Historia kłopotów tej misji rozpoczęła się wraz z końcem poprzedniej. Kiedy w listopadzie zeszłego roku lądował Endeavor, okazało się, że odkruszył się fragment jednego z zaworków w silniku promu. Element ten odpowiedzialny jest za utrzymywanie właściwego ciśnienia wewnątrz silników paliwowych. Zaworki - czyli tak naprawdę metalowe rurki o długości 7 centymetrów - pracują tylko podczas 8,5-minutowego startu wahadłowca.

Reklama

Po powrocie Endeavora inżynierowie NASA przeprowadzili śledztwo w sprawie wadliwego kawałka metalu. Jego wyniki okazały się niezbyt zachęcające. Otóż uszkodzenie nie powstało ani w efekcie ataku terrorystycznego, ani nawet błędnej konserwacji. Jak przyznała NASA, usterka wynika z... wieku promu. Wbrew pozorom to chyba najgorsza wiadomość z możliwych. Wskazuje bowiem, że nie tylko w Endeavorze, ale także w pozostałych mocno wyeksploatowanych promach w każdej chwili coś może się zepsuć. I stąd właśnie przed startem Discovery musiał przejść skrupulatne badania, które opóźniły lot o cały miesiąc.

Powagi sytuacji najlepiej dowodzi to, że na stronie poświęconej misji NASA opublikowała specjalny artykuł opisujący tylko i wyłącznie budowę i funkcję słynnych już zaworków.
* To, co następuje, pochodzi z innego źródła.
<file path="config.mk">
export PLATFORM = sky130hd
export DESIGN_NAME = mpd_ctrl
export DESIGN_NICKNAME = d
export VERILOG_FILES = /design/src/design/mpd_pkg.sv /design/src/design/mpd_ctrl.sv
export SDC_FILE = /design/constraint.sdc
export NUM_CORES = 1
export LEC_CHECK = 0
export CORE_MARGIN = 3
export CORE_UTILIZATION = 58
export DETAILED_ROUTE_END_ITERATION = 12
export DONT_BUFFER_PORTS = 1
export PLACE_DENSITY_LB_ADDON = 0.12
export SLEW_MARGIN = 20
export SYNTH_ARGS = -nofsm -noshare
export SYNTH_HDL_FRONTEND = slang
export SYNTH_SLANG_ARGS = --single-unit
</file>
<file path="constraint.sdc">
create_clock -name clock -period 4.8 [get_ports clock]
set_input_delay 0.48 -clock clock [delete_from_list [all_inputs] [get_ports clock]]
set_output_delay 0.48 -clock clock [all_outputs]
set_load 0.01 [all_outputs]
</file>
<file path="src/design/mpd_pkg.sv">
// Shared types and constants for the multipart body deframer.
`default_nettype none

package mpd_pkg;

   localparam int BYTE_W     = 8;
   localparam int KIND_W     = 2;
   localparam int IDX_W      = 10;
   localparam int MAXP_W     = 11;
   localparam int RSP_DATA_W = 24;

   localparam logic [BYTE_W-1:0] CHAR_CR         = 8'h0d;
   localparam logic [BYTE_W-1:0] CHAR_LF         = 8'h0a;
   localparam logic [MAXP_W-1:0] MAX_PARTS_RESET = 11'd1024;
   localparam logic [IDX_W-1:0]  IDX_SAT         = 10'd1023;

   typedef enum logic [KIND_W-1:0] {
      KIND_HEAD,
      KIND_BODY,
      KIND_PEND,
      KIND_MEND
   } kind_type;

   typedef enum logic [1:0] {
      SRC_ZERO,
      SRC_BYTE,
      SRC_CR,
      SRC_DELIM
   } src_type;

   typedef enum logic [1:0] {
      PTR_FOLLOW,
      PTR_ONE,
      PTR_NEXT,
      PTR_HOLD
   } ptr_op_type;

   typedef struct packed {
      logic       accept;
      logic       emit;
      src_type    src;
      kind_type   kind;
      logic       last;
      logic       delim_write;
      logic       hdr_init;
      logic       hdr_step;
      logic       body_hit;
      logic       match_load;
      ptr_op_type ptr_op;
      logic       part_inc;
      logic       clear;
   } cmd_type;

   typedef struct packed {
      logic emit_ok;
      logic byte_cr;
      logic byte_lf;
      logic store_full;
      logic limit_hit;
      logic hdr_emit_cr;
      logic hdr_emit_byte;
      logic hdr_to_body;
      logic body_match;
      logic body_done;
      logic match_zero;
      logic match_one;
      logic replay_last;
   } stat_type;

endpackage

`default_nettype wire

</file>
<file path="src/design/mpd_ctrl.sv">
// Controller: message phase and per-item result sequencing.
`default_nettype none

module mpd_ctrl (
   input  logic              clock,
   input  logic              reset,
   input  logic              req_tvalid,
   input  logic              req_tuser,
   output logic              req_tready,
   input  mpd_pkg::stat_type stat,
   output mpd_pkg::cmd_type  cmd
);
   import mpd_pkg::*;

   typedef enum logic [3:0] {
      ST_DELIM,
      ST_DELIM_LF,
      ST_HEADER,
      ST_BODY,
      ST_TRAIL_CR,
      ST_TRAIL_LF,
      ST_DONE,
      ST_HDR2,
      ST_REPLAY,
      ST_BODYB,
      ST_MEND
   } state_type;

   state_type state_ff, state_in;
   logic      in_phase;
   logic      fire;
   logic      start_part;
   logic      msg_end;

   assign in_phase = (state_ff == ST_DELIM) || (state_ff == ST_DELIM_LF) ||
                     (state_ff == ST_HEADER) || (state_ff == ST_BODY) ||
                     (state_ff == ST_TRAIL_CR) || (state_ff == ST_TRAIL_LF) ||
                     (state_ff == ST_DONE);
   assign req_tready = in_phase && stat.emit_ok;
   assign fire       = req_tvalid && req_tready;

   always_comb begin
      cmd        = '0;
      cmd.src    = SRC_ZERO;
      cmd.kind   = KIND_HEAD;
      cmd.ptr_op = PTR_FOLLOW;
      state_in   = state_ff;
      start_part = 1'b0;
      msg_end    = 1'b0;

      case (state_ff)
         ST_HDR2: begin
            if (stat.emit_ok) begin
               cmd.emit = 1'b1;
               cmd.src  = SRC_BYTE;
               cmd.kind = KIND_HEAD;
               cmd.last = 1'b1;
               state_in = ST_HEADER;
            end
         end
         ST_BODYB: begin
            if (stat.emit_ok) begin
               cmd.emit = 1'b1;
               cmd.src  = SRC_BYTE;
               cmd.kind = KIND_BODY;
               cmd.last = 1'b1;
               state_in = ST_BODY;
            end
         end
         ST_REPLAY: begin
            if (stat.emit_ok) begin
               cmd.emit = 1'b1;
               cmd.src  = SRC_DELIM;
               cmd.kind = KIND_BODY;
               cmd.last = stat.replay_last && stat.byte_cr;
               if (stat.replay_last) begin
                  cmd.match_load = 1'b1;
                  state_in       = stat.byte_cr ? ST_BODY : ST_BODYB;
               end else begin
                  cmd.ptr_op = PTR_NEXT;
               end
            end else begin
               cmd.ptr_op = PTR_HOLD;
            end
         end
         ST_MEND: begin
            if (stat.emit_ok) begin
               cmd.emit  = 1'b1;
               cmd.kind  = KIND_MEND;
               cmd.last  = 1'b1;
               cmd.clear = 1'b1;
               state_in  = ST_DELIM;
            end
         end
         ST_DELIM, ST_DELIM_LF, ST_HEADER, ST_BODY, ST_TRAIL_CR, ST_TRAIL_LF,
         ST_DONE: begin
            if (fire) begin
               cmd.accept = 1'b1;
               if (req_tuser) begin
                  case (state_ff)
                     ST_DONE: begin
                        cmd.clear = 1'b1;
                        state_in  = ST_DELIM;
                     end
                     ST_TRAIL_CR, ST_TRAIL_LF: begin
                        cmd.emit  = 1'b1;
                        cmd.kind  = KIND_MEND;
                        cmd.last  = 1'b1;
                        cmd.clear = 1'b1;
                        state_in  = ST_DELIM;
                     end
                     ST_DELIM, ST_DELIM_LF: begin
                        cmd.emit = 1'b1;
                        if (stat.limit_hit) begin
                           cmd.kind  = KIND_MEND;
                           cmd.last  = 1'b1;
                           cmd.clear = 1'b1;
                           state_in  = ST_DELIM;
                        end else begin
                           cmd.kind     = KIND_PEND;
                           cmd.part_inc = 1'b1;
                           state_in     = ST_MEND;
                        end
                     end
                     default: begin
                        cmd.emit     = 1'b1;
                        cmd.kind     = KIND_PEND;
                        cmd.part_inc = 1'b1;
                        state_in     = ST_MEND;
                     end
                  endcase
               end else begin
                  case (state_ff)
                     ST_DELIM: begin
                        if (stat.byte_cr) begin
                           state_in = ST_DELIM_LF;
                        end else if (stat.store_full) begin
                           start_part = 1'b1;
                        end else begin
                           cmd.delim_write = 1'b1;
                        end
                     end
                     ST_DELIM_LF: begin
                        start_part = 1'b1;
                     end
                     ST_HEADER: begin
                        cmd.hdr_step = 1'b1;
                        cmd.kind     = KIND_HEAD;
                        if (stat.hdr_emit_cr) begin
                           cmd.emit = 1'b1;
                           cmd.src  = SRC_CR;
                           cmd.last = !stat.hdr_emit_byte;
                           if (stat.hdr_emit_byte) begin
                              state_in = ST_HDR2;
                           end
                        end else if (stat.hdr_emit_byte) begin
                           cmd.emit = 1'b1;
                           cmd.src  = SRC_BYTE;
                           cmd.last = 1'b1;
                        end
                        if (stat.hdr_to_body) begin
                           state_in = ST_BODY;
                        end
                     end
                     ST_BODY: begin
                        cmd.kind = KIND_BODY;
                        if (stat.body_match) begin
                           cmd.body_hit = 1'b1;
                           if (stat.body_done) begin
                              cmd.emit     = 1'b1;
                              cmd.kind     = KIND_PEND;
                              cmd.last     = 1'b1;
                              cmd.part_inc = 1'b1;
                              state_in     = ST_TRAIL_CR;
                           end
                        end else if (stat.match_zero) begin
                           cmd.emit = 1'b1;
                           cmd.src  = SRC_BYTE;
                           cmd.last = 1'b1;
                        end else begin
                           cmd.emit = 1'b1;
                           cmd.src  = SRC_CR;
                           if (stat.match_one) begin
                              cmd.match_load = 1'b1;
                              cmd.last       = stat.byte_cr;
                              if (!stat.byte_cr) begin
                                 state_in = ST_BODYB;
                              end
                           end else begin
                              cmd.ptr_op = PTR_ONE;
                              state_in   = ST_REPLAY;
                           end
                        end
                     end
                     ST_TRAIL_CR: begin
                        if (stat.byte_cr) begin
                           state_in = ST_TRAIL_LF;
                        end else begin
                           msg_end = 1'b1;
                        end
                     end
                     ST_TRAIL_LF: begin
                        if (stat.byte_lf) begin
                           start_part = 1'b1;
                        end else begin
                           msg_end = 1'b1;
                        end
                     end
                     default: begin
                        state_in = state_ff;
                     end
                  endcase
               end
            end
         end
         default: begin
            state_in = ST_DELIM;
         end
      endcase

      if (start_part && !stat.limit_hit) begin
         cmd.hdr_init = 1'b1;
         state_in     = ST_HEADER;
      end
      if ((start_part && stat.limit_hit) || msg_end) begin
         cmd.emit = 1'b1;
         cmd.src  = SRC_ZERO;
         cmd.kind = KIND_MEND;
         cmd.last = 1'b1;
         state_in = ST_DONE;
      end
   end

   always_ff @(posedge clock) begin
      if (reset) begin
         state_ff <= ST_DELIM;
      end else begin
         state_ff <= state_in;
      end
   end

   a_replay_needs_match: assert property (@(posedge clock) disable iff (reset)
      (state_ff == ST_REPLAY) |-> (!stat.match_zero && !stat.match_one))
      else $error("replay entered with fewer than two matched bytes");

endmodule

`default_nettype wire

</file>
# Word-level counts from Yosys, hierarchy flattened
# Index checks and enable logic that the tools add are counted.
totals:
  out_inout_bits: 17
  ff_bits: 4
  inputBits: 17
  elab_cells: 161
classes:
  n_mux: 99
  reduce_logical: 22
  n_eq_ne: 38
op_table:
  columns: ["operator", "count"]
  rows:
  - ["two-way mux 4 bit", 19]
  - ["two-way mux 1 bit", 41]
  - ["inequality test 4 bit (second input constant)", 8]
  - ["inequality test 7 bit (second input constant)", 4]
  - ["AND reduction 14 bit", 2]
  - ["two-way mux 3 bit", 9]
  - ["two-way mux 6 bit", 4]
  - ["inequality test 6 bit (second input constant)", 4]
  - ["inequality test 5 bit (second input constant)", 4]
  - ["one-hot mux 4 bit (5 select lines)", 1]
  - ["equality test 4 x 3 -> 1 bit (second input constant)", 4]
  - ["inequality test 8 bit (second input constant)", 2]
  - ["one-hot mux 4 bit (4 select lines)", 1]
  - ["one-hot mux 3 bit (5 select lines)", 1]
  - ["two-way mux 2 bit", 7]
  - ["equality test 4 bit (second input constant)", 3]
  - ["inequality test 2 bit (second input constant)", 6]
  - ["one-hot mux 6 bit (2 select lines)", 1]
  - ["two-way mux 5 bit", 2]
  - ["one-hot mux 1 bit (2 select lines)", 5]
  - ["equality test 4 x 2 -> 1 bit (second input constant)", 2]
  - ["two-way mux 8 bit", 1]
  - ["one-hot mux 2 bit (4 select lines)", 1]
  - ["one-hot mux 4 bit (2 select lines)", 1]
  - ["other kinds (13)", 26]

# Longest topological paths before layout
depth:
  depth_word: 15
  mapped_depth: 8
  ltp_nobuf: 6

# Least setup slack after synthesis
# Ideal clock, no wire load.
synth_timing:
  kind: "input -> output"
  start: "input port req_tuser"
  end: "output port cmd[5] (netlist name)"
  path_slack_ns: 2.737
  arrival_time_ns: 1.583
  path_stages: 4
  path_buffers: 2
  cell_sequence: "clkbuf_1 > clkbuf_1 > or3_1 > nor3_1"
synth_lines:
  columns: ["item", "line", "source"]
  rows:
  - ["start, declared", "mpd_ctrl.sv:8", "input logic req_tuser,"]
  - ["end, declared", "mpd_ctrl.sv:11", "output mpd_pkg::cmd_type cmd"]

==> flow_summary.yaml <==
synth:
  synthTopCellsByArea: "dfxtp_1 (7.3%), a21oi_1 (5.9%), nor2_1 (5.5%)"
  syn_nets: 187
  synth-adder-area-share: 0.0228
  synth_top_family_by_area: "compound AO/OA/AOI/OAI gates"
  synth_top_area_frac: 0.0729
  synth-edff-count: 0
  yosys.area_share.simple: 0.337
  async_flop_share: 0
  synthXorXnorAreaFrac: 0
  yosys.area.top_type: "dfxtp_1"
  synth.distinct_cells: 58
  avgSynthCellArea_um2: 6.54
  synth-seq-cells: 4
  yosysMostFrequentCell: "nor2_1"
  synthMuxAreaShare: 0.00911
  yosysSeqAreaShare: 0.0729
  synth_compound_area_frac: 0.470
  ys_top_cells_by_count: "nor2_1 (16), nand2_1 (14), a21oi_1 (13), o21ai_0 (9), clkbuf_1 (8)"
  synth_area_mm2: 0.00110
  synth_ff_type: "dfxtp_1"
  yosysWarnings: 0
  synth_cells: 168
worst_setup_path:
  reg2reg_slack_ps: 2230
  crit_path_top_delay_cell: "dfxtp_1"
  worst_setup_path_start_kind: "flop"
  worstReg2RegStart: "state_ff[1]"
  r2r_cells: 6
  worstPathRequired_ps: 4320
  end_kind: "output port"
  arrival_ps: 2530
  cp_max_fo: 29
  r2r_end: "state_ff[2]"
  cp.buffers_inverters: 1
  crit_family: "compound AO/OA/AOI/OAI gates"
  crit_path_cell_trace: "a31oi_1 -> nand3_2 -> clkinv_1 -> o21ai_1 -> a221oi_1 -> a311o_1"
  slowest_delay_ps: 920
  path_class: "reg -> out"
layout:
  regMostFlops: "state_ff"
  antennaDiodeCount: 0
  drive_gt1_frac: 0.0769
  largest_reg_flops: 4
  largestRegisters: "state_ff x4"
  syn_to_final_growth_pct: -0.797
  nets: 177
sta:
  rsz0062_at_grt: "no"
  maxSlewViolCount: 0
  setup_viol: 0
  period_needed_ps: 3010
  hold_viol: 0
  timing.final.crit_share: 0.627
  timing.slew.headroom: 0.381
  skew_ps: 3.69
  finalSetupTns_ps: 0
  worstMarginPinSlew_ps: 927
  max_freq_ghz: 0.333
worst_hold_path:
  hold_path_depth: 1
  hold_path.class: "in -> reg"
  holdPathEnd: "state_ff[1]"
  min_from: "reset"
clock_tree:
  clockBufferDepth: 2
  cts_resized: 0
  cts_buffers: 3
  htree_levels: 1
  clkTransAtPathRegs_ps: 40
  clock_latency_ps: 230
  clock-root-buffer: "clkbuf_4"
  cts_setup_buffers: 0
  cts_hold_buf: 0
  cts_sinks: 4
  cts_tree: "done"
detailed_routing:
  drt_iter0_markers: 73
  vias: 1311
  routed_wl_mm: 3.27
  wl_per_cell_um: 18.0
  vias_per_cell: 7.24
  drc_errors: 0
  antenna_left: 0
  firstDrtPassIters: 4
global_route:
  grt_antenna_before_repair: 0
  grt_max_degree: 30
  overflow: 0
  grt_usage: 0.274
  grt_pass1_wl_mm: 5.51
  first_global_vias: 1184
pwr:
  ir_worst_vdd_mv: 0.150
  power_w: 0.000164
  p_per_area_mw_per_mm2: 151
  p_leak_nw: 0.351
floorplanning:
  die_w_um: 49.5
  core.rowCount: 15
  die_h_um: 49.5
  core-area_mm2: 0.00176
  die-area_mm2: 0.00245
  pin_count: 34
  initial_core_util: 0.623
placement:
  portBuffers: 0
  gp_congestion: 0.988
  hpwl_mm: 2.39
flow_run:
  cap_violations: 0
outcome:
  outcome: "completed"
[per-stage QoR]
| step | utilization | instance area, µm² | worst slack, ps | instances | hold slack, ps |
|---|---|---|---|---|---|
| 2_1_floorplan | - | 1100 | 2740 | 168 | 552 |
| 4_1_cts | 0.618 | 1090 | 1880 | 181 | 304 |
| 6_report | 0.618 | 1090 | 1790 | 181 | 312 |
| 5_1_grt | 0.618 | 1090 | 1610 | 181 | 305 |
| 3_5_place_dp | 0.605 | 1070 | 2140 | 178 | 555 |
| 3_3_place_gp | 0.605 | 1070 | 2250 | 178 | 554 |
[metal layers]
layer | track usage | vias to the layer above | part of all wire
li1 | - | 622 | -
met1 | 0.394 | 627 | 0.45
met2 | 0.419 | 60 | 0.46
met3 | 0.0695 | 2 | 0.079
met4 | 0.0369 | 0 | 0.0064
met5 | 0 | - | 0
[cell families (layout without fill, tap and decap cells)]
kind of cell	Yosys count	in the layout
AO/OA/AOI/OAI	71	71
adder cells (fa/ha/maj)	2	2
buffers and inverters	24	12
flip-flops	4	4
multiplexers	1	1
AND/OR/NAND/NOR	66	66
[layout by cell type, fill, tap and decap left out, types with 2 or more instances in the layout]
cell type  count
nor2_1        16
nand2_1       14
a21oi_1       13
o21ai_0        9
nor3_1         7
o22ai_1        7
inv_1          6
nand2b_1       5
a211oi_1       4
dfxtp_1        4
or3_1          3
a31oi_1        3
a22oi_1        3
a221o_1        3
o21ai_1        3
o31ai_1        3
a311oi_1       3
clkbuf_4       3
nand3_1        2
nand4_1        2
inv_2          2
nor4_1         2
nor2b_1        2
o21bai_1       2
and3b_1        2
o211ai_1       2
ha_1           2
[report_power, final]
group | switching [W] | internal [W] | leakage [nW]
logic | 0.0000409 | 0.0000314 | 0.305
registers | 0.0000147 | 0.0000355 | 0.0325
clock network | 0.0000136 | 0.0000280 | 0.0138
[worst reg2reg max path: stages, from the launching register on]
cell and delay, ps:
dfxtp_1 920, a31oi_1 340, nand3_2 220, clkinv_1 210
a211o_1 360, a31o_1 190, a311oi_1 230
[worst max path at each step]
stage	depth (start not counted)	end	slack, ps	from
detailed placement	6	cmd[11]	2140	state_ff[1]
global placement	6	cmd[11]	2250	state_ff[1]
floorplan	4	cmd[5]	2740	req_tuser
CTS	6	cmd[11]	1880	state_ff[1]
global route	6	cmd[11]	1610	state_ff[1]
finish	6	cmd[11]	1790	state_ff[1]
[cell type report]
type,instances,area [µm²]
clock buffer,3,22.5
fill,192,674
inverter,9,33.8
multi-input combinational,140,922
sequential,4,80.1
tap,25,31.3
Power figures use the tool's default switching activity.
Załączono również zdjęcia pokazujące części, które w całym gigantycznym promie są zaledwie trzy.

Dotychczas nieco przestarzałe promy modernizowane były tylko raz - po katastrofie Columbii sześć lat temu. Wprowadzono wtedy również specjalne procedury bezpieczeństwa polegające na tym, że po udanym starcie, a przed dokowaniem do ISS prom dokonuje kilku manewrów przed stacją, tak by jej załoga mogła dokładnie przyjrzeć się poszyciu wahadłowca i sprawdzić, czy przypadkiem nic od niego nie odpadło.
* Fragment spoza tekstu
$ cat src/hw/rtl/hid_key_set_report_builder_top.sv
// Top level of the HID key set report builder: sequencer, key map RAM and output register.
//
//   Channel  Dir  Words carried
//   cmd_i    in   command (3 bits), code (16 bits)
//   rpt_o    out  return_flag, report_sent, report_kind, modifier_out, slot0..slot5,
//                 consumer_usage
//
// One command word at a time. Modifier set, release all and consumer commands go
// straight to the result; a key press or release first reads its map row and
// rewrites it if the key changes state. A key or modifier press or release that
// sends a report then sweeps the 16-row key map RAM row by row, taking the held
// codes of each row lowest first; the sweep stops once six codes are found.
// The key map clears at once on reset through per-row valid bits.
// The output register lets the next command in while a result word waits on rpt_o.
module hid_key_set_report_builder_top (
  input  logic      clk_i,
  input  logic      rst_ni,
  hks_cmd_if.sink   cmd_i,
  hks_rpt_if.source rpt_o
);
  import hks_pkg::*;

  ram_req_t          ram_req;
  logic [WORD_W-1:0] ram_rdata;
  logic              res_valid;
  logic              res_ready;
  res_t              res;

  hks_core u_core (
    .clk_i       (clk_i),
    .rst_ni      (rst_ni),
    .cmd_valid_i (cmd_i.valid),
    .cmd_ready_o (cmd_i.ready),
    .command_i   (cmd_e'(cmd_i.command)),
    .code_i      (cmd_i.code),
    .ram_req_o   (ram_req),
    .ram_rdata_i (ram_rdata),
    .res_valid_o (res_valid),
    .res_ready_i (res_ready),
    .res_o       (res)
  );

  hks_ram #(
    .Width (WORD_W),
    .Depth (MAP_WORDS)
  ) u_map_ram (
    .clk_i   (clk_i),
    .re_i    (ram_req.re),
    .we_i    (ram_req.we),
    .addr_i  (ram_req.addr),
    .wdata_i (ram_req.wdata),
    .rdata_o (ram_rdata)
  );

  hks_out_stage u_out (
    .clk_i       (clk_i),
    .rst_ni      (rst_ni),
    .res_valid_i (res_valid),
    .res_ready_o (res_ready),
    .res_i       (res),
    .rpt_o       (rpt_o)
  );

endmodule

$ cat src/hw/rtl/hks_ram.sv
// Generic single-port RAM with registered read data.
module hks_ram #(
  parameter int Width = 16,
  parameter int Depth = 16
) (
  input  logic                                  clk_i,
  input  logic                                  re_i,
  input  logic                                  we_i,
  input  logic [((Depth > 1) ? $clog2(Depth) : 1)-1:0] addr_i,
  input  logic [Width-1:0]                      wdata_i,
  output logic [Width-1:0]                      rdata_o
);

  logic [Width-1:0] mem [Depth];
  logic [Width-1:0] rdata_q;

  always_ff @(posedge clk_i) begin
    if (we_i) begin
      mem[addr_i] <= wdata_i;
    end
    if (re_i) begin
      rdata_q <= mem[addr_i];
    end
  end

  assign rdata_o = rdata_q;

endmodule
## config.mk

```make
export PLATFORM = sky130hd
export DESIGN_NAME = cpcr_front
export DESIGN_NICKNAME = d
export VERILOG_FILES = /design/src/rtl/cpcr_pkg.sv /design/src/rtl/cpcr_front.sv
export SDC_FILE = /design/constraint.sdc
export NUM_CORES = 1
export LEC_CHECK = 0
export ABC_AREA = 1
export BUFFER_PORTS_ARGS = -buffer_cell sky130_fd_sc_hd__buf_2
export CAP_MARGIN = 10
export CORE_ASPECT_RATIO = 0.7
export CORE_MARGIN = 5
export CORE_UTILIZATION = 56
export CTS_BUF_LIST = sky130_fd_sc_hd__clkbuf_8
export CTS_CLUSTER_SIZE = 16
export DETAILED_ROUTE_END_ITERATION = 16
export PLACE_DENSITY = 0.79
export REMOVE_ABC_BUFFERS = 1
export SYNTH_ARGS = -nofsm -noshare
export SYNTH_HDL_FRONTEND = slang
export SYNTH_SLANG_ARGS = --single-unit
```

## constraint.sdc

```tcl
create_clock -name clk -period 7.3 [get_ports clk]
set_input_delay 0.73 -clock clk [delete_from_list [all_inputs] [get_ports clk]]
set_output_delay 0.73 -clock clk [all_outputs]
set_load 0.05 [all_outputs]
```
"Jesteśmy gotowi do startu" - oświadczył ostatecznie w niedzielę dowódca tej misji Lee Archambault. Będzie on jednym z siedmiu astronautów, którzy polecą dzisiaj na Międzynarodową Stację Kosmiczną. Najważniejszym zadaniem Discovery jest przetransportowanie nad Ziemię ostatniego zestawu paneli słonecznych, który zostanie zamontowany na zewnętrznej kratownicy stacji. Dzięki nimi ISS będzie wreszcie pracować na pełnych mocach, czyli wykorzytując maksymalny pobór energii słonecznej.
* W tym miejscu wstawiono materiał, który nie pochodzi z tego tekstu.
==> src/hw/rtl/clipped_line_pixel_generator_defines.svh <==
// ----------------------------------------------------------------------------
// Assertion macros for the clipped line pixel generator
// Shared concurrent assertion forms, clocked and disabled under reset.
// ----------------------------------------------------------------------------
`ifndef CLIPPED_LINE_PIXEL_GENERATOR_DEFINES_SVH
`define CLIPPED_LINE_PIXEL_GENERATOR_DEFINES_SVH

// Check a condition at every clock edge outside reset
`define CLG_ASSERT_HOLDS(label, clock, reset, expr, msg) \
  label: assert property (@(posedge clock) disable iff (reset) (expr)) else $error(msg);

// Check a consequence in the cycle after its trigger
`define CLG_ASSERT_NEXT(label, clock, reset, ante, cons, msg) \
  label: assert property (@(posedge clock) disable iff (reset) (ante) |=> (cons)) else $error(msg);

`endif

==> src/hw/rtl/clg_pkg.sv <==
// ----------------------------------------------------------------------------
// Clipped line pixel generator package
// Widths, codes, shared types and helper functions of the line rasterizer.
// ----------------------------------------------------------------------------
package clg_pkg;

  localparam int COORD_W  = 16;
  localparam int COLOR_W  = 32;
  localparam int ERR_W    = 17;
  localparam int OFFSET_W = 32;
  localparam int BPP_W    = 3;
  localparam int S_DATA_W = 96;
  localparam int M_DATA_W = 96;
  localparam int M_USER_W = 2;
  localparam int APB_DW   = 32;
  localparam int PADDR_W  = 4;

  // Command queue between front and back
  localparam int QUEUE_DEPTH = 4;
  localparam int QUEUE_AW    = 2;
  localparam int QUEUE_CW    = 3;

  // Operation codes carried in s_tuser
  localparam logic OP_LOAD = 1'b0;
  localparam logic OP_STEP = 1'b1;

  // Register indexes, paddr[3:2]
  localparam logic [1:0] REG_SURFACE_WIDTH   = 2'd0;
  localparam logic [1:0] REG_SURFACE_HEIGHT  = 2'd1;
  localparam logic [1:0] REG_ROW_PITCH       = 2'd2;
  localparam logic [1:0] REG_BYTES_PER_PIXEL = 2'd3;

  // Step direction codes
  localparam logic [1:0] SIGN_ZERO = 2'b00;
  localparam logic [1:0] SIGN_POS  = 2'b01;
  localparam logic [1:0] SIGN_NEG  = 2'b11;

  // Decoded command from the front
  typedef struct packed {
    logic               is_load;
    logic [COORD_W-1:0] x_start;
    logic [COORD_W-1:0] y_start;
    logic [COORD_W-1:0] x_end;
    logic [COORD_W-1:0] y_end;
    logic [COLOR_W-1:0] color;
    logic [COORD_W-1:0] abs_dx;
    logic [COORD_W-1:0] abs_dy;
    logic [1:0]         sign_x;
    logic [1:0]         sign_y;
    logic               x_major;
  } cmd_t;

  // Raw pixel from the stepper, before clipping and offset
  typedef struct packed {
    logic               pixel_valid;
    logic [COORD_W-1:0] x;
    logic [COORD_W-1:0] y;
    logic [COLOR_W-1:0] color;
    logic               last;
  } pix_t;

  // Surface configuration
  typedef struct packed {
    logic [COORD_W-1:0] width;
    logic [COORD_W-1:0] height;
    logic [COORD_W-1:0] pitch;
    logic [BPP_W-1:0]   bpp;
  } cfg_t;

  // Move a coordinate one unit in the coded direction, wrapping at 16 bits
  function automatic logic [COORD_W-1:0] step_coord(input logic [COORD_W-1:0] c,
                                                    input logic [1:0] s);
    logic [COORD_W-1:0] r;
    case (s)
      SIGN_POS: r = c + COORD_W'(1);
      SIGN_NEG: r = c - COORD_W'(1);
      default:  r = c;
    endcase
    return r;
  endfunction

endpackage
Misja zaplanowana jest na dwa tygodnie. Potem Discovery wróci na Ziemię, kończąc 125. lot wahadłowców. Do zakończenia misji tej generacji promów pozostanie tylko dziewięć startów, a wahadłowce zostaną ostatecznie odesłane do lamusa już w przyszłym roku. Na kilka lat NASA zawiesi loty na ISS - kontakt ze stacją będzie utrzymywany dzięki rosyjskim Sojuzom.